Many European nations – including France, Germany, Italy, Portugal, and Spain – recently paused the use of AstraZeneca’s vaccine due to alleged adverse reactions. The nations said they were waiting for the European Medicines Agency to declare the vaccine safe, which it did on Thursday, March 18. But the decision to pause the vaccine’s use over concerns about rare blood clots may severely damage the continent’s vaccination efforts moving forward just as the continent is experiencing a new surge in COVID-19 cases, says William Moss, Executive Director of the Johns Hopkins International Vaccine Access Center. Pausing, he added, was a “tragic” decision that likely strengthened existing vaccine distrust that will be even harder to diminish.
Pausing vaccinations was an overreaction. It was very tragic because it may lead to many more people dying of COVID-19. Pausing vaccinations would be far less problematic if transmission was low. But cases are on the rise in Europe. So if people are no longer getting vaccinated – or they’re now afraid to get vaccinated – then many more people will become susceptible to getting the virus and perhaps being hospitalized and dying.
Yes. Adverse reactions are normal with all new medications, not just vaccines. Of course we need to be vigilant with watching for rare adverse events that follow vaccinations. Safety monitoring following the licensing of a new vaccine is mandatory. It’s a normal part of the process. That’s how these possible adverse reactions were detected in the first place. When any safety signals are recognized they need to be fully and rigorously evaluated, which they have been. And that, too, is a normal part of the process.
The question here is whether there was enough of a safety signal or concern to pause vaccination.
It’s a judgment call as for determining how much of a safety concern existed to warrant pausing vaccinations.
The adverse events could have been investigated without pausing. There are countries that continued to move forward with the AstraZeneca vaccine. Britain continued with it and has used the vaccine more than any nation. And India and Australia also did not pause its use.
Outside of a vaccine trial that compares the reactions between people who receive the vaccine and those who do not, it can be very challenging to demonstrate that a particular rare adverse event like clotting is actually caused by the vaccine. You have to be able to show that people who have been vaccinated are more likely to experience those adverse events than a comparison group comprised of people who did not receive the vaccine.
You have to ask: Are the numbers of adverse events greater than would be expected in a population like this? A number of people have done those calculations and found the rate was not higher than these conditions happening in similar populations. And now the European Medicines Agency has also found it to be safe after reviewing millions of cases.
In this case it was not only the number of people who have experienced adverse events but the nature of these people: apparently many were young and may not have had any preexisting health conditions. That’s what’s got people worried and that’s what needs to be investigated.
What’s potentially more problematic is how the pausing is going to be perceived by the public. The genie has been let out of the bottle. It will be hard to put it back even now that the EMA has declared the vaccine safe. It’s hard to restore confidence in a vaccine after it’s been paused in so many countries.

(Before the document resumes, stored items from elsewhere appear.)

## src/rtl/tm1638_responder.sv

```systemverilog
// TM1638 responder: samples the STB/CLK/DIO link, holds display RAM and control state,
// and shifts a key snapshot back on reads. `TM1638_RSP_ERR_EN builds the sticky proto_err logic.
module tm1638_responder #(
  parameter int unsigned SYNC_STAGES = 2
) (
  input  logic        clk,
  input  logic        rst_n,
  input  logic        tm1638_clk,
  input  logic        tm1638_stb,
  input  logic        tm1638_dio_in,
  output logic        tm1638_dio_out,
  output logic        tm1638_dio_out_en,
  input  logic [31:0] key_in,
  input  logic [3:0]  ram_rd_addr,
  output logic [7:0]  ram_rd_data,
  output logic        ram_wr,
  output logic [3:0]  ram_wr_addr,
  output logic        display_on,
  output logic [2:0]  brightness,
  output logic        proto_err
);

  localparam int unsigned RAM_DEPTH = 16;
  localparam int unsigned ADDR_W    = 4;
  localparam int unsigned BYTE_W    = 8;
  localparam int unsigned KEY_W     = 32;
  localparam int unsigned IDX_W     = 5;

  typedef enum logic [2:0] {IDLE, CMD, WDATA, RDATA, IGNORE} state_t;

  // Link synchronizers plus edge-detect copies; everything idles high
  logic [SYNC_STAGES-1:0] clk_sync_q, stb_sync_q, dio_sync_q;
  logic clk_prev_q, stb_prev_q;
  logic clk_s, stb_s, dio_s;
  logic clk_rise, clk_fall, stb_rise, stb_fall;

  always_ff @(posedge clk or negedge rst_n) begin
    if (!rst_n) begin
      clk_sync_q <= '1;
      stb_sync_q <= '1;
      dio_sync_q <= '1;
      clk_prev_q <= 1'b1;
      stb_prev_q <= 1'b1;
    end else begin
      clk_sync_q <= {clk_sync_q[SYNC_STAGES-2:0], tm1638_clk};
      stb_sync_q <= {stb_sync_q[SYNC_STAGES-2:0], tm1638_stb};
      dio_sync_q <= {dio_sync_q[SYNC_STAGES-2:0], tm1638_dio_in};
      clk_prev_q <= clk_s;
      stb_prev_q <= stb_s;
    end
  end

  assign clk_s    = clk_sync_q[SYNC_STAGES-1];
  assign stb_s    = stb_sync_q[SYNC_STAGES-1];
  assign dio_s    = dio_sync_q[SYNC_STAGES-1];
  assign clk_rise =  clk_s & ~clk_prev_q;
  assign clk_fall = ~clk_s &  clk_prev_q;
  assign stb_rise =  stb_s & ~stb_prev_q;
  assign stb_fall = ~stb_s &  stb_prev_q;

  state_t              state_q, state_d;
  logic [2:0]          bit_cnt_q, bit_cnt_d;
  logic [BYTE_W-1:0]   shreg_q, shreg_d, byte_c;
  logic                fixed_q, fixed_d;
  logic [ADDR_W-1:0]   addr_q, addr_d;
  logic [KEY_W-1:0]    snap_q, snap_d;
  logic [IDX_W-1:0]    rd_idx_q, rd_idx_d;
  logic                dio_out_q, dio_out_d;
  logic                dio_en_q, dio_en_d;
  logic                disp_on_q, disp_on_d;
  logic [2:0]          bright_q, bright_d;
  logic                ram_wr_q, ram_wr_d;
  logic [ADDR_W-1:0]   ram_wr_addr_q, ram_wr_addr_d;
  logic                ram_we;
  logic [BYTE_W-1:0]   ram_q [RAM_DEPTH];

  always_ff @(posedge clk or negedge rst_n) begin
    if (!rst_n) begin
      state_q       <= IDLE;
      bit_cnt_q     <= '0;
      shreg_q       <= '0;
      fixed_q       <= 1'b0;
      addr_q        <= '0;
      snap_q        <= '0;
      rd_idx_q      <= '0;
      dio_out_q     <= 1'b0;
      dio_en_q      <= 1'b0;
      disp_on_q     <= 1'b0;
      bright_q      <= '0;
      ram_wr_q      <= 1'b0;
      ram_wr_addr_q <= '0;
    end else begin
      state_q       <= state_d;
      bit_cnt_q     <= bit_cnt_d;
      shreg_q       <= shreg_d;
      fixed_q       <= fixed_d;
      addr_q        <= addr_d;
      snap_q        <= snap_d;
      rd_idx_q      <= rd_idx_d;
      dio_out_q     <= dio_out_d;
      dio_en_q      <= dio_en_d;
      disp_on_q     <= disp_on_d;
      bright_q      <= bright_d;
      ram_wr_q      <= ram_wr_d;
      ram_wr_addr_q <= ram_wr_addr_d;
    end
  end

  // Byte being assembled, including the bit arriving on this CLK rise
  always_comb begin
    byte_c          = shreg_q;
    byte_c[bit_cnt_q] = dio_s;
  end

  // Next-state and datapath; an STB edge pre-empts any CLK edge in the same cycle
  always_comb begin
    state_d       = state_q;
    bit_cnt_d     = bit_cnt_q;
    shreg_d       = shreg_q;
    fixed_d       = fixed_q;
    addr_d        = addr_q;
    snap_d        = snap_q;
    rd_idx_d      = rd_idx_q;
    dio_out_d     = dio_out_q;
    dio_en_d      = dio_en_q;
    disp_on_d     = disp_on_q;
    bright_d      = bright_q;
    ram_wr_d      = 1'b0;
    ram_wr_addr_d = ram_wr_addr_q;
    ram_we        = 1'b0;

    if (stb_fall) begin
      state_d   = CMD;
      bit_cnt_d = '0;
      shreg_d   = '0;
      dio_en_d  = 1'b0;
    end else if (stb_rise) begin
      state_d  = IDLE;
      dio_en_d = 1'b0;
    end else begin
      case (state_q)
        CMD, WDATA: begin
          if (clk_rise) begin
            shreg_d   = byte_c;
            bit_cnt_d = bit_cnt_q + 3'd1;
            if (bit_cnt_q == 3'd7) begin
              shreg_d = '0;
              if (state_q == CMD) begin
                case (byte_c[7:6])
                  2'b01: begin
                    fixed_d = byte_c[2];
                    if (byte_c[1]) begin
                      snap_d   = key_in;
                      rd_idx_d = '0;
                      state_d  = RDATA;
                    end else begin
                      state_d  = IGNORE;
                    end
                  end
                  2'b10: begin
                    disp_on_d = byte_c[3];
                    bright_d  = byte_c[2:0];
                    state_d   = IGNORE;
                  end
                  2'b11: begin
                    addr_d  = byte_c[ADDR_W-1:0];
                    state_d = WDATA;
                  end
                  default: state_d = IGNORE;
                endcase
              end else begin
                ram_we        = 1'b1;
                ram_wr_d      = 1'b1;
                ram_wr_addr_d = addr_q;
                if (!fixed_q) addr_d = addr_q + 4'd1;
              end
            end
          end
        end
        RDATA: begin
          if (clk_fall) begin
            dio_out_d = snap_q[rd_idx_q];
            dio_en_d  = 1'b1;
          end else if (clk_rise) begin
            rd_idx_d = rd_idx_q + 5'd1;
            if (rd_idx_q == 5'd31) begin
              dio_en_d = 1'b0;
              state_d  = IGNORE;
            end
          end
        end
        IGNORE: begin
          if (clk_rise) bit_cnt_d = bit_cnt_q + 3'd1;
        end
        default: ;
      endcase
    end
  end

  // Display RAM; reads see pre-write contents in the write cycle
  always_ff @(posedge clk or negedge rst_n) begin
    if (!rst_n) begin
      for (int i = 0; i < int'(RAM_DEPTH); i++) ram_q[i] <= '0;
    end else if (ram_we) begin
      ram_q[addr_q] <= byte_c;
    end
  end

  assign ram_rd_data       = ram_q[ram_rd_addr];
  assign tm1638_dio_out    = dio_out_q;
  assign tm1638_dio_out_en = dio_en_q;
  assign ram_wr            = ram_wr_q;
  assign ram_wr_addr       = ram_wr_addr_q;
  assign display_on        = disp_on_q;
  assign brightness        = bright_q;

`ifdef TM1638_RSP_ERR_EN
  logic err_ev;
  logic err_q;

  // Error events: 00 command, byte completed in IGNORE, STB rise mid-byte
  always_comb begin
    err_ev = 1'b0;
    if (stb_rise) begin
      err_ev = ((state_q == CMD) || (state_q == WDATA)) && (bit_cnt_q != 3'd0);
    end else if (!stb_fall && clk_rise && (bit_cnt_q == 3'd7)) begin
      err_ev = (state_q == IGNORE) || ((state_q == CMD) && (byte_c[7:6] == 2'b00));
    end
  end

  always_ff @(posedge clk or negedge rst_n) begin
    if (!rst_n)      err_q <= 1'b0;
    else if (err_ev) err_q <= 1'b1;
  end

  assign proto_err = err_q;
`else
  assign proto_err = 1'b0;
`endif

endmodule

```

Each of those countries is going to have their work cut out for them to restore confidence in the vaccine now that the EMA found no causal relationship between the vaccine and bleeding issues.
To restore confidence, they will have to prove they’ve rigorously evaluated its safety and have been transparent about the evidence. And those efforts may not be successful. They may have undermined confidence in the vaccine, fueled anti-vaccine sentiment in Europe, and provided fodder for misinformation and disinformation about the safety and effectiveness of vaccines.
It may be very difficult to recover. And, again, it’s happening at a terrible time in Europe with this third wave of cases.
Let’s say the investigations eventually concludes that one in a million people who get the vaccine may be in danger of developing blood clots. Then what do you do? The vaccine is saving many more lives than it is hurting. But is the public willing to make that tradeoff? This is the interesting aspect of how vaccines are perceived: the public has little or no tolerance for vaccines if they think they’re not safe even if the vaccine could prevent many deaths.
This is very bad. There is already a lot of vaccine hesitancy and skepticism in Europe and this is only going to feed into that.